The action against the correspondent, Rod Nordland, who has reported from more than 150 countries, including from Turkey last month, appeared to be part of a broader government crackdown against the domestic and foreign news media.
There was no immediate explanation from Turkish officials about the action taken against Nordland …
Dozens of Turkish journalists have been jailed, and several foreign journalists have been harassed, detained, denied entry or expelled from Turkey in recent months, particularly since an unsuccessful coup attempt in July.
A Wall Street Journal correspondent, Dion Nissenbaum, was held incommunicado for three days in December without explanation before leaving the country along with his wife and infant daughter.
After having arrived at the Istanbul airport from London, Nordland said in an email that he had been stopped by the border police. They told him that his name was on an Interior Ministry order denying him entry and that they were placing him on the next flight back, “no reason given,” he wrote.
A Turkish lawyer for The Times, Orcun Cetinkaya, said the airport police had told a colleague that the reason was “national security,” with no further details …
The Committee to Protect Journalists, an advocacy group, said in an annual report last month that at least 81 journalists had been imprisoned in Turkey,
all facing anti-state charges, amid intense repression of press freedom following the coup attempt.

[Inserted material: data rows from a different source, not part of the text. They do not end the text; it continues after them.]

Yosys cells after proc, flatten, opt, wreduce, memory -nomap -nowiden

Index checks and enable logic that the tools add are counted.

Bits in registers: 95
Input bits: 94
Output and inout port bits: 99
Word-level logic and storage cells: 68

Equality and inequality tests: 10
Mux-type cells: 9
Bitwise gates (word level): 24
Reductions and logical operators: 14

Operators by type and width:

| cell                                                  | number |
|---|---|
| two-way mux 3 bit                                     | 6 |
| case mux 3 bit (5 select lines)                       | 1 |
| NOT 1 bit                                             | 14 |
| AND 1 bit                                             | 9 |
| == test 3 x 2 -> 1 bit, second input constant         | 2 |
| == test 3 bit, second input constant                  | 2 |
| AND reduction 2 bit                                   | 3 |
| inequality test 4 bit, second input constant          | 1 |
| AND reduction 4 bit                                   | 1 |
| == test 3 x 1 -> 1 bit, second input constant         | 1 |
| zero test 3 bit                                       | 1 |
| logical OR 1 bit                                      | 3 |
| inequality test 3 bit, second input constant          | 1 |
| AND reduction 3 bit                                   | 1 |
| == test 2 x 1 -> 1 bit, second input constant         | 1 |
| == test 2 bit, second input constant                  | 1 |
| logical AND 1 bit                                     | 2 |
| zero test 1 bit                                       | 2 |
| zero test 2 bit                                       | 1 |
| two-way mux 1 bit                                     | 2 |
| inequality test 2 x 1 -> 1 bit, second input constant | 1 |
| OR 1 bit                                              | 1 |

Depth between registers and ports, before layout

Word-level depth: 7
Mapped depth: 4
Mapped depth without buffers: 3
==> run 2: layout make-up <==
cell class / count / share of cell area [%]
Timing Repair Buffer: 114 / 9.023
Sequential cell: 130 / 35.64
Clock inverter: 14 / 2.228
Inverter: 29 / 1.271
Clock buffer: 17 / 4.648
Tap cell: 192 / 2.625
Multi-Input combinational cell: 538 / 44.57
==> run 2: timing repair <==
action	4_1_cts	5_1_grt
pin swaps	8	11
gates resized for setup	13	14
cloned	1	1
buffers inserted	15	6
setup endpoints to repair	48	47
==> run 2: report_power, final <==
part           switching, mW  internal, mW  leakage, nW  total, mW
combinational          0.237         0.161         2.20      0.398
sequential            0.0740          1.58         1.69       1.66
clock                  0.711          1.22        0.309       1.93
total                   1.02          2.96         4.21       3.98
==> config.mk <==
export PLATFORM = sky130hd
export DESIGN_NAME = gpio_altfunc_power_control
export DESIGN_NICKNAME = d
export VERILOG_FILES = /design/src/gpio_altfunc_power_control.v
export VERILOG_INCLUDE_DIRS = /design/src
export SDC_FILE = /design/constraint.sdc
export NUM_CORES = 1
export LEC_CHECK = 0
export BUFFER_PORTS_ARGS = -buffer_cell sky130_fd_sc_hd__buf_2
export CAP_MARGIN = 15
export CORE_MARGIN = 2
export CORE_UTILIZATION = 49
export CTS_CLUSTER_SIZE = 12
export DETAILED_ROUTE_END_ITERATION = 8
export PLACE_DENSITY = 0.71
export SLEW_MARGIN = 10
export SYNTH_ARGS = -nofsm -noshare
export SYNTH_HDL_FRONTEND = slang
export SYNTH_SLANG_ARGS = --single-unit
export TNS_END_PERCENT = 30
==> constraint.sdc <==
create_clock -name sys_clk -period 4.1 [get_ports sys_clk]
set_clock_uncertainty 0.2 [all_clocks]
set_input_delay 0 -clock sys_clk [delete_from_list [all_inputs] [get_ports sys_clk]]
set_output_delay 0 -clock sys_clk [all_outputs]
set_load 0.01 [all_outputs]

More than 100 news outlets in Turkey have been ordered closed.
Even before the coup attempt, Turkish officials had taken a range of punitive actions against foreign news organizations.
They particularly singled out the German media.
Last March, Hasnain Kazim, the Istanbul correspondent for Der Spiegel, the German newsmagazine, left after months of uncertainty over the government’s apparent refusal to renew his press accreditation, needed to work and live in the country legally.
Kazim wrote in a farewell dispatch that he had received death threats and that Turkish prosecutors had warned that if he had stayed in the country, he could possibly be accused of supporting a terrorist organization or insulting the president.
The next month, officials at Istanbul airport denied entry to Volker Schwenck, a journalist for the public television broadcaster ARD in Germany who had planned to travel to the Turkey-Syria border.
They also denied entry to an American journalist, David Lepeska, who has written for Foreign Affairs and Al Jazeera America, putting him on a flight to Chicago.”